Dr. Fleur Wouterse, IFPRI
This study uses new household data from Burkina Faso and instrumental variable regressions to further our understanding of household behavior in relation to health care systems. In particular, we explain - at the individual level - the contraction of one of four diseases (malaria, digestive tract problems, respiratory infection and influenza). We then explain the choice of a treatment regime - home treatment or treatment at a public health facility - conditional upon the individual contracting a particular disease and estimate a health expenditure function conditional upon an individual contracting a particular disease and on the choice of treatment. Disease type is found to explain both treatment choice and health care expenditure with households more likely to opt for home treatment for influenza compared to other disease types and with respiratory infection as the most expensive to treat. We also find that treatment at a public health facility implies much higher expenses. Our results point to a gender bias with health care spending significantly higher for male household members. Further, households that have more relatively liquid assets are more likely to opt for care at a public health facility while migrants, as a source of information or even medication, reduce this likelihood.
About the speaker
Fleur joined IFPRI in September 2007. She holds a PhD in Development Economics from Wageningen University, the Netherlands.
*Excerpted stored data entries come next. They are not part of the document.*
From an optimization exercise on the open Yosys and OpenROAD flow, aimed at a short achievable clock period; shortcuts taken in it are not production practice. RTL that was checked went through simulation tests only; none was proved equivalent to the original. No driver is modelled on the clock port, so clocking that relies on it looks cheaper here than on a real chip. Power is estimated from default activity; no workload was simulated.

## v53
Design nb_engine, start of the top module:
module nb_engine (
    input  wire         clk,
    input  wire         rst,
    input  wire         cmd_valid,
    output wire         cmd_ready,
    input  wire [127:0] cmd_desc,
    output wire         busy,
    input  wire         src_valid,
    output wire         src_ready,
    input  wire [31:0]  src_data,
    output wire         dst_valid,
    output wire [31:0]  dst_data,
    input  wire [15:0]  cfg_wait_bound,
    input  wire         cfg_rfin_clk_low,
    output wire         bus_clk,
    output wire         bus_nrd,
    output wire         bus_start,
    output wire         bus_doe,
    output wire [7:0]   bus_dout,
    input  wire [7:0]   bus_din,
    input  wire         bus_nwait,
    output wire         irq_inhibit,
    input  wire [15:0]  owm_in,
    output wire         owm_we,
    output wire [15:0]  owm_wdata,
    output wire [1:0]   status_code,
    output wire [1:0]   status_where,
    output wire [31:0]  status_index,
    output wire [39:0]  status_addr
);
Size in the first run: about 1,500 cells after synthesis, about 330 flip-flops, ~350 I/O pins, roughly 14,000 um^2 of cells after synthesis.
clock: 4.5 ns
lec_check: 0
abc_clock_period_in_ps: 100
cap_margin: 20
core_margin: 2
core_utilization: 40
setup_slack_margin: 2.5
slew_margin: 20
run.sh (not shown) runs the stock make flow with config.mk's settings and CLKGATE_MAP_FILE= SYNTH_SCRIPT=/design/flow/synth_recipe.tcl, a recipe that flattens the netlist after the stock synthesis.
[inputs] v2 vs v53
Settings: ABC_CLOCK_PERIOD_IN_PS now 1500, was 100.
==> flow/flow/run.sh (new file) <==
#!/bin/bash
# Own layout flow: the standard ORFS flow, with the port buffers
# inserted as regular buffers and a clock tree with larger sink clusters.
set -euo pipefail
export BUFFER_PORTS_ARGS="-buffer_cell sky130_fd_sc_hd__buf_4"
export CTS_ARGS="-sink_clustering_enable -repair_clock_nets -sink_clustering_size 24 -sink_clustering_max_diameter 100 -root_buf sky130_fd_sc_hd__clkbuf_16 -buf_list sky130_fd_sc_hd__clkbuf_16"
bash standard.sh > standard.log 2>&1
==> flow/standard.sh (new file) <==
#!/bin/bash
# synth_recipe.tcl (not shown) runs the flow's synth.tcl, then flattens the netlist and writes it again
# the make line also repeats each setting of config.mk as NAME=value (left out here)
make -C /OpenROAD-flow-scripts/flow DESIGN_CONFIG=/design/flow/config.mk WORK_HOME=/design/flow/orfs CLKGATE_MAP_FILE= SYNTH_SCRIPT=/design/flow/synth_recipe.tcl "${@:-finish}"
removed: flow/run.sh
### Flow results
For v2 and v53, there was not a single run that failed to finish clean.
Final worst setup slack on v2 is up relative to v53.
v2 -> v53: sequential cell count delta 0, exact match
The lower final critical delay including setup and external delays came out of v2.
In the flow results for v2 and v53, the fraction of area in clock buffers and inverters is smaller on v2.
v53 -> v2: number of distinct library cells after synthesis delta 0, exact match
Taking v53 as the reference, in v2 cell count moved down, area fraction in compound gates after synthesis level.
Re footprint of the flip-flops and latches: v53 was higher than v2.
For v12, these inputs were changed with respect to v2:
==> flow/flow/run.sh <==
#!/bin/bash
# Own layout flow: the standard ORFS flow, with the port buffers
# inserted as regular buffers instead of the library's default pick.
set -euo pipefail
export BUFFER_PORTS_ARGS="-buffer_cell sky130_fd_sc_hd__buf_4"
bash standard.sh > standard.log 2>&1
Findings:
- Where setup slack is concerned, v2 is better than v12.
- v12 against v2; clock-net power is up by more than half.
- Compared with v2, in v12 via count of the first global-routing pass went up, number of gates resized after cts went down.
Inputs modified between v12 and v36:
==> flow/run.sh (new file) <==
#!/bin/bash
# synth_recipe.tcl (not shown) runs the flow's synth.tcl, then flattens the netlist and writes it again
# the make line also repeats each setting of config.mk as NAME=value (left out here)
make -C /OpenROAD-flow-scripts/flow DESIGN_CONFIG=/design/flow/config.mk WORK_HOME=/design/flow/orfs CLKGATE_MAP_FILE= SYNTH_SCRIPT=/design/flow/synth_recipe.tcl finish
removed: flow/flow/run.sh
removed: flow/standard.sh
Findings:
The placed cell area in v36 was higher than what v12 gave.
Compared with v12, in v36 count of clock-buffer cells in the layout up 5; flip-flop and latch share of the layout cell area decreased 0.77 points; cell count picked up an extra about 0.8%; global-route usage picked up an extra 1.3 points; leakage power total essentially unchanged.
In v36 the total power of the final layout turned out 73 uW higher than in v12.
Function was not checked in any run of this note: the RTL went through the layout flow alone.

* * *

== build 65 ==
Another version of the RTL of nb_engine (not shown whole).
For scale: about 1500 cells after synthesis, about 350 I/O pins, roughly 0.017 mm^2 of cells after synthesis.
==> flow/config.mk <==
export PLATFORM = sky130hd
export DESIGN_NAME = nb_engine
export DESIGN_NICKNAME = nb_engine
export VERILOG_FILES = /design/flow/design.v
export SDC_FILE = /design/flow/constraint.sdc
export NUM_CORES = 4
export LEC_CHECK = 0
export CAP_MARGIN = 20
export CORE_MARGIN = 2
export CORE_UTILIZATION = 40
export SETUP_SLACK_MARGIN = 2.5
export SLEW_MARGIN = 20
export SYNTH_HIERARCHICAL = 1
export SYNTH_MINIMUM_KEEP_SIZE = 0
==> flow/constraint.sdc <==
create_clock -name core_clock -period 4.5 [get_ports {clk}]
set_input_delay 0.9000 -clock core_clock [delete_from_list [all_inputs] [get_ports {clk}]]
set_output_delay 0.9000 -clock core_clock [all_outputs]
set_load 0.01 [all_outputs]
standard.sh (not shown) runs the stock make flow with config.mk's settings and CLKGATE_MAP_FILE= SYNTH_SCRIPT=/design/flow/synth_recipe.tcl, a recipe that flattens the netlist after the stock synthesis.
==> flow/flow/run.sh <==
#!/bin/bash
# Own layout flow: the standard ORFS flow (standard.sh), with
#  - the port buffers inserted as regular buffers (buf_4) instead of the
#    default pick (a delay cell),
#  - the delay cells and the slow OR/NOR-type cells with 3 or 4 series PMOS transistors added to
#    the platform's don't-use list, so that synthesis maps wide ORs to
#    NAND/NOR2 trees. ORFS re-derives DONT_USE_CELLS in each sub-make, so the
#    full list (platform's + ours) goes in through MAKEFLAGS.
set -euo pipefail
export BUFFER_PORTS_ARGS="-buffer_cell sky130_fd_sc_hd__buf_4"
slow=""
for c in or3 or3b or4 or4b or4bb nor3 nor3b nor4 nor4b nor4bb o31a o31ai o32a o32ai o41a o41ai o311a a2111o; do
  for d in 1 2 4; do
    slow="$slow sky130_fd_sc_hd__${c}_${d}"
  done
done
slow="$slow sky130_fd_sc_hd__o311ai_0 sky130_fd_sc_hd__o311ai_1 sky130_fd_sc_hd__o311ai_2 sky130_fd_sc_hd__o311ai_4"
slow="$slow sky130_fd_sc_hd__a2111oi_0 sky130_fd_sc_hd__a2111oi_1 sky130_fd_sc_hd__a2111oi_2 sky130_fd_sc_hd__a2111oi_4"
# delay cells: repair picks them as wire and port buffers, which only slows
# paths here (hold slack is large without them)
for c in clkdlybuf4s15_1 clkdlybuf4s15_2 clkdlybuf4s18_1 clkdlybuf4s18_2 clkdlybuf4s25_1 clkdlybuf4s25_2 clkdlybuf4s50_1 clkdlybuf4s50_2 dlygate4sd1_1 dlygate4sd2_1 dlygate4sd3_1 dlymetal6s2s_1 dlymetal6s4s_1 dlymetal6s6s_1; do
  slow="$slow sky130_fd_sc_hd__$c"
done
printf 'include %s/platforms/sky130hd/config.mk\nall:\n\t@echo "$(DONT_USE_CELLS)"\n' "$FLOW_HOME" > platform_dont_use.mk
platform=$(env -u DONT_USE_CELLS -u MAKEFLAGS make -s -f platform_dont_use.mk PLATFORM_DIR="$FLOW_HOME/platforms/sky130hd")
all=$(echo $platform $slow)
export MAKEFLAGS="DONT_USE_CELLS=${all// /\\ }"
echo "MAKEFLAGS=$MAKEFLAGS" > run_env.log
# after CTS, drive the leaf buffers from four root buffers (flow/root4_cts.tcl)
export POST_CTS_TCL="$PWD/flow/root4_cts.tcl"
bash standard.sh > standard.log 2>&1
Other scripts of this flow, unchanged in this note and not shown: flow/flow/root4_cts.tcl
Build 65 completed end to end with timing, DRC and antenna clean.
Modified inputs, build 32 compared to build 65
Settings: swapping 40 for 55 in CORE_UTILIZATION.
Notes after the runs:
Diff build 65 and build 32: transition time at the pin with the least slew margin lower in build 32. Sequential share of layout area | build 32 above build 65. Build 65 → build 32: switching power of the nets -5.0%; routed via count divided by cell count went up about 7%. Measured against build 32, the routed metal-1 wire length of build 65 comes out at 1.06 times the reference value.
Her research mainly takes a micro-economic approach and focuses on households in rural West Africa. She has worked extensively on empirically linking migration and agricultural production. As a postdoctoral fellow in IFPRI's West and Central Africa Office she has given analytical support on a per-country basis for the implementation of CAADP (Comprehensive Africa Agriculture Development Program). As a research fellow, she has worked on analyzing the linkages between agriculture, health and education to identify priorities for public investment in rural areas of Burkina Faso. Fleur is currently based in IFPRI’s Kampala office and mainly working on smallholder value chain integration through rural producer organizations.